**src/hdl/assert_macros.svh**
```systemverilog
// Assertion macros used by the top level of the interval table.
`ifndef ASSERT_MACROS_SVH
`define ASSERT_MACROS_SVH

// Condition must hold at every clock edge outside reset.
`define ASSERT_ALWAYS(label, clk, rst, expr, msg) \
   label: assert property (@(posedge clk) disable iff (rst) (expr)) else $error(msg);

// Consequent must hold in the same cycle as the antecedent.
`define ASSERT_IMPLIES(label, clk, rst, ante, cons, msg) \
   label: assert property (@(posedge clk) disable iff (rst) (ante) |-> (cons)) else $error(msg);

// Consequent must hold in the cycle after the antecedent.
`define ASSERT_NEXT(label, clk, rst, ante, cons, msg) \
   label: assert property (@(posedge clk) disable iff (rst) (ante) |=> (cons)) else $error(msg);

`endif

```
**src/hdl/dbit_pkg.sv**
```systemverilog
// Shared types and status codes of the double-booking interval table.
package dbit_pkg;

   typedef struct packed {
      logic        valid;
      logic [31:0] lo;
      logic [31:0] hi;
   } entry_type;

   localparam logic [1:0] STATUS_BOOKED = 2'd0;
   localparam logic [1:0] STATUS_TRIPLE = 2'd1;
   localparam logic [1:0] STATUS_FULL   = 2'd2;

endpackage

```
**src/hdl/dbit_olap.sv**
```systemverilog
// Intersection of the held request with one stored interval.
module dbit_olap import dbit_pkg::*; (
   input  logic [31:0] req_lo,
   input  logic [31:0] req_hi,
   input  entry_type   stored,
   output entry_type   ovl
);

   logic [31:0] lo;
   logic [31:0] hi;

   always_comb begin
      lo = (req_lo > stored.lo) ? req_lo : stored.lo;
      hi = (req_hi < stored.hi) ? req_hi : stored.hi;
   end

   // touching intervals do not overlap
   assign ovl = '{valid: stored.valid && (lo < hi), lo: lo, hi: hi};

endmodule

```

·····

What to produce: Would you show all lines of the material above that contain the word "localparam"?

Answer section:
   localparam logic [1:0] STATUS_BOOKED = 2'd0;
   localparam logic [1:0] STATUS_TRIPLE = 2'd1;
   localparam logic [1:0] STATUS_FULL   = 2'd2;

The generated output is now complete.